In meinen Augen bildet der letzte Absatz einen schlagenden Beweis gegen Anselms und Descartes Gottesbeweise. Auch Alfred Jules Ayer wies bereits darauf hin, dass man durchaus darauf beharren kann, dass zum Begriff „Gott“ auch die Existenzbehauptung gehört. Aber aus der Annahme, dass das größte denkbare Wesen auch existieren muss, folgt noch nicht, dass auch ein Wesen tatsächlich vorhanden ist, das unter diesen Begriff fällt. Es folgt daraus - und somit aus dem gesamten ontologischen Gottesbeweis - nur, dass Gott existieren muss, wenn er existiert, eine denkbar triviale Behauptung.

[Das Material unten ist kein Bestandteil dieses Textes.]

### src/rtl/reg_dump_uart.sv
// reg_dump_uart: walks the register file display port from FIRST_REG to LAST_REG.
// Each register is snapshotted once per line and sent as the 13-byte ASCII line
// "II:HHHHHHHH\r\n" on an 8N1 UART transmit pin.
//
// Handshake: iStart is a level request, sampled only while idle. oBusy is high
// from the cycle after acceptance until the dump completes. oDone pulses for one
// cycle after the last stop bit. Requests arriving while busy are dropped.
module reg_dump_uart #(
    parameter int CLKS_PER_BIT = 434,
    parameter int FIRST_REG    = 0,
    parameter int LAST_REG     = 31
) (
    input  logic        iCLK,
    input  logic        iRST,
    input  logic        iStart,
    input  logic [31:0] iRegData,
    output logic [4:0]  oRegSel,
    output logic        oTx,
    output logic        oBusy,
    output logic        oDone
);

    localparam int TW = $clog2(CLKS_PER_BIT);
    localparam logic [TW-1:0] TMR_LAST  = TW'(CLKS_PER_BIT - 1);
    localparam logic [4:0]    FIRST_SEL = 5'(FIRST_REG);
    localparam logic [4:0]    LAST_SEL  = 5'(LAST_REG);
    localparam logic [3:0]    LAST_BYTE = 4'd12;
    localparam logic [3:0]    STOP_BIT  = 4'd9;

    typedef enum logic [2:0] {
        S_IDLE,
        S_SELECT,
        S_CAPTURE,
        S_LOAD,
        S_SEND,
        S_DONE
    } state_t;

    state_t          state;
    state_t          state_nx;
    logic [TW-1:0]   bit_tmr;
    logic [3:0]      bit_cnt;
    logic [3:0]      byte_idx;
    logic [31:0]     snap;
    logic [7:0]      tx_shift;
    logic [7:0]      byte_nx;
    logic            bit_end;

    function automatic logic [7:0] hex_ascii(input logic [3:0] n);
        return (n < 4'd10) ? (8'h30 + {4'h0, n}) : (8'h37 + {4'h0, n});
    endfunction

    assign bit_end = (state == S_SEND) && (bit_tmr == TMR_LAST);

    // State register; reset drops any line in progress.
    always_ff @(posedge iCLK or posedge iRST) begin
        if (iRST) state <= S_IDLE;
        else      state <= state_nx;
    end

    // Next-state and status outputs.
    always_comb begin
        state_nx = state;
        oBusy    = 1'b0;
        oDone    = 1'b0;
        oTx      = 1'b1;
        case (state)
            S_IDLE: begin
                if (iStart) state_nx = S_SELECT;
            end
            S_SELECT: begin
                oBusy    = 1'b1;
                state_nx = S_CAPTURE;
            end
            S_CAPTURE: begin
                oBusy    = 1'b1;
                state_nx = S_LOAD;
            end
            S_LOAD: begin
                oBusy    = 1'b1;
                state_nx = S_SEND;
            end
            S_SEND: begin
                oBusy = 1'b1;
                if (bit_cnt == 4'd0)          oTx = 1'b0;
                else if (bit_cnt == STOP_BIT) oTx = 1'b1;
                else                          oTx = tx_shift[0];
                if (bit_end && (bit_cnt == STOP_BIT)) begin
                    if (byte_idx < LAST_BYTE)     state_nx = S_LOAD;
                    else if (oRegSel < LAST_SEL)  state_nx = S_SELECT;
                    else                          state_nx = S_DONE;
                end
            end
            S_DONE: begin
                oDone    = 1'b1;
                state_nx = S_IDLE;
            end
            default: state_nx = S_IDLE;
        endcase
    end

    // Character for the current byte position of the line.
    always_comb begin
        byte_nx = 8'h00;
        case (byte_idx)
            4'd0:    byte_nx = hex_ascii({3'b000, oRegSel[4]});
            4'd1:    byte_nx = hex_ascii(oRegSel[3:0]);
            4'd2:    byte_nx = 8'h3A;
            4'd3:    byte_nx = hex_ascii(snap[31:28]);
            4'd4:    byte_nx = hex_ascii(snap[27:24]);
            4'd5:    byte_nx = hex_ascii(snap[23:20]);
            4'd6:    byte_nx = hex_ascii(snap[19:16]);
            4'd7:    byte_nx = hex_ascii(snap[15:12]);
            4'd8:    byte_nx = hex_ascii(snap[11:8]);
            4'd9:    byte_nx = hex_ascii(snap[7:4]);
            4'd10:   byte_nx = hex_ascii(snap[3:0]);
            4'd11:   byte_nx = 8'h0D;
            4'd12:   byte_nx = 8'h0A;
            default: byte_nx = 8'h00;
        endcase
    end

    // Datapath: register select, snapshot, bit timing and byte shifting.
    always_ff @(posedge iCLK or posedge iRST) begin
        if (iRST) begin
            oRegSel  <= FIRST_SEL;
            bit_tmr  <= '0;
            bit_cnt  <= 4'd0;
            byte_idx <= 4'd0;
            snap     <= 32'h0;
            tx_shift <= 8'h00;
        end else begin
            case (state)
                S_IDLE: begin
                    if (iStart) oRegSel <= FIRST_SEL;
                end
                S_CAPTURE: begin
                    snap     <= iRegData;
                    byte_idx <= 4'd0;
                end
                S_LOAD: begin
                    tx_shift <= byte_nx;
                    bit_tmr  <= '0;
                    bit_cnt  <= 4'd0;
                end
                S_SEND: begin
                    if (bit_tmr == TMR_LAST) begin
                        bit_tmr <= '0;
                        if (bit_cnt == STOP_BIT) begin
                            bit_cnt <= 4'd0;
                            if (byte_idx < LAST_BYTE)    byte_idx <= byte_idx + 4'd1;
                            else if (oRegSel < LAST_SEL) oRegSel  <= oRegSel + 5'd1;
                        end else begin
                            bit_cnt <= bit_cnt + 4'd1;
                            if (bit_cnt != 4'd0) tx_shift <= {1'b0, tx_shift[7:1]};
                        end
                    end else begin
                        bit_tmr <= bit_tmr + 1'b1;
                    end
                end
                default: ;
            endcase
        end
    end

endmodule
$ cat src/rtl/timer_ctrl.sv
// Host-side controller for a byte-wide timer: CLEAR/START/STOP writes and a coherent 4-byte SNAP.
// Optional period compare / auto-clear is compiled in with `define TIMER_CTRL_AUTO_EN.
`ifndef MEM_ADDR_WIDTH
`define MEM_ADDR_WIDTH 8
`endif
`ifndef DATA_WIDTH
`define DATA_WIDTH 8
`endif

module timer_ctrl #(
  parameter int AW = `MEM_ADDR_WIDTH,
  parameter int DW = `DATA_WIDTH
) (
  input  logic          clk,
  input  logic          rst,
  input  logic          cmd_valid,
  input  logic [1:0]    cmd_op,
  output logic          cmd_ready,
  output logic [31:0]   snap,
  output logic          snap_valid,
  output logic          running,
  input  logic          auto_en,
  input  logic [31:0]   period,
  output logic          irq,
  output logic [AW-1:0] t_addr,
  output logic [DW-1:0] t_wdata,
  input  logic [DW-1:0] t_rdata,
  output logic          t_cs_,
  output logic          t_rw_
);

  localparam logic [1:0] OP_CLEAR = 2'd0;
  localparam logic [1:0] OP_START = 2'd1;
  localparam logic [1:0] OP_STOP  = 2'd2;
  localparam logic [1:0] OP_SNAP  = 2'd3;

  typedef enum logic [2:0] {IDLE, WR, RD, RESTART, REPORT} state_t;

  state_t      state, state_n;
  logic [1:0]  wr_op;
  logic        seq_snap;
  logic        restart;
  logic [1:0]  byte_cnt;
  logic [31:0] shadow;
  logic        accept;

`ifdef TIMER_CTRL_AUTO_EN
  logic seq_auto;
  logic auto_go;
  logic auto_hit;
`else
  logic seq_auto;
  logic unused_auto;
  assign seq_auto    = 1'b0;
  assign unused_auto = auto_en ^ (|period);
  assign irq         = 1'b0;
`endif

  assign cmd_ready = (state == IDLE);

  always_ff @(posedge clk or posedge rst) begin
    if (rst) state <= IDLE;
    else     state <= state_n;
  end

  always_comb begin
    state_n = state;
    accept  = 1'b0;
`ifdef TIMER_CTRL_AUTO_EN
    auto_go  = 1'b0;
    auto_hit = 1'b0;
`endif
    case (state)
      IDLE: begin
        if (cmd_valid) begin
          accept  = 1'b1;
          state_n = WR;
        end
`ifdef TIMER_CTRL_AUTO_EN
        else if (auto_en && running && period != 32'd0) begin
          auto_go = 1'b1;
          state_n = WR;
        end
`endif
      end
      WR:      state_n = seq_snap ? RD : IDLE;
      RD:      if (byte_cnt == 2'd3) state_n = restart ? RESTART : REPORT;
      RESTART: state_n = REPORT;
      REPORT: begin
        state_n = IDLE;
`ifdef TIMER_CTRL_AUTO_EN
        // Auto compare uses the freshly assembled bytes, not the host-visible snap.
        if (seq_auto && shadow >= period) begin
          auto_hit = 1'b1;
          state_n  = WR;
        end
`endif
      end
      default: state_n = IDLE;
    endcase
  end

  // Bus drive is purely a function of state so reset idles the bus immediately.
  always_comb begin
    t_cs_   = 1'b1;
    t_rw_   = 1'b1;
    t_addr  = '0;
    t_wdata = '0;
    case (state)
      WR: begin
        t_cs_   = 1'b0;
        t_rw_   = 1'b0;
        t_addr  = AW'(3'd4);
        t_wdata = DW'(3'b001 << wr_op);
      end
      RD: begin
        t_cs_  = 1'b0;
        t_addr = AW'(byte_cnt);
      end
      RESTART: begin
        t_cs_   = 1'b0;
        t_rw_   = 1'b0;
        t_addr  = AW'(3'd4);
        t_wdata = DW'(3'd2);
      end
      default: ;
    endcase
  end

  always_ff @(posedge clk or posedge rst) begin
    if (rst) begin
      wr_op      <= OP_CLEAR;
      seq_snap   <= 1'b0;
      restart    <= 1'b0;
      byte_cnt   <= 2'd0;
      shadow     <= 32'd0;
      snap       <= 32'd0;
      snap_valid <= 1'b0;
      running    <= 1'b0;
    end else begin
      snap_valid <= 1'b0;
      if (accept) begin
        if (cmd_op == OP_SNAP) begin
          wr_op    <= OP_STOP;
          seq_snap <= 1'b1;
          restart  <= running;
        end else begin
          wr_op    <= cmd_op;
          seq_snap <= 1'b0;
        end
      end
`ifdef TIMER_CTRL_AUTO_EN
      if (auto_go) begin
        wr_op    <= OP_STOP;
        seq_snap <= 1'b1;
        restart  <= 1'b1;
      end
      if (auto_hit) begin
        wr_op    <= OP_CLEAR;
        seq_snap <= 1'b0;
      end
`endif
      if (state == WR) begin
        if (wr_op == OP_START)     running <= 1'b1;
        else if (wr_op == OP_STOP) running <= 1'b0;
      end
      if (state == RESTART) running <= 1'b1;
      if (state == RD) begin
        shadow[{byte_cnt, 3'b000} +: 8] <= t_rdata[7:0];
        byte_cnt <= byte_cnt + 2'd1;
      end
      if (state == REPORT && !seq_auto) begin
        snap       <= shadow;
        snap_valid <= 1'b1;
      end
    end
  end

`ifdef TIMER_CTRL_AUTO_EN
  always_ff @(posedge clk or posedge rst) begin
    if (rst) begin
      seq_auto <= 1'b0;
      irq      <= 1'b0;
    end else begin
      irq <= auto_hit;
      if (accept)        seq_auto <= 1'b0;
      else if (auto_go)  seq_auto <= 1'b1;
      else if (auto_hit) seq_auto <= 1'b0;
    end
  end
`endif

endmodule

Doch gehen wir einmal davon aus, dass der ontologische Gottesbeweis doch zwingend wäre. Was würde aus ihm folgen? Nach (K1) wohl nur die Existenz eines Wesens, über das hinaus nichts Größeres nicht gedacht werden kann. Wenn Anselm und Descartes zwingend argumentiert hätten, hätten sie nicht, wie von ihnen beabsichtigt, die Existenz des christlichen Gottes bewiesen, sondern diese sogar widerlegt! Dafür gilt es zunächst Folgendes zu erkennen: Ich kann mir problemlos ein Wesen vorstellen, das größer ist als der christliche Gott, dafür muss ich mir nur ein Wesen vorstellen, das qua definitionem zweimal so vollkommen ist wie der christliche Gott. Ich kann mir auch plastischer vorstellen, dass ein Duplikat zum christlichen Gott existiert, das aber am siebten Schöpfungstag nicht ruhen musste, oder, seinen Sohn zu Sündenvergebung nicht opfern musste und in diesem Sinne allmächtiger und damit schlussendlich vollkommener ist als der christliche Gott. Egal, ob der christliche Gott nun existiert oder nicht, er ist nicht mehr das vollkommenste aller Wesen, da das neue größte aller gedachten Wesen nach (P2) auch tatsächlich existieren muss und den christlichen Gott in seiner Vollkommenheit übersteigt. Folglich hätten Anselm und Descartes mit ihrem Beweis, selbst wenn er denn bis einschließlich (K1) überzeugen könnte, das Gegenteil des von ihm Intendierten bewiesen, nämlich die Nicht-Existenz des christlichen Gottes als höchstes aller Wesen!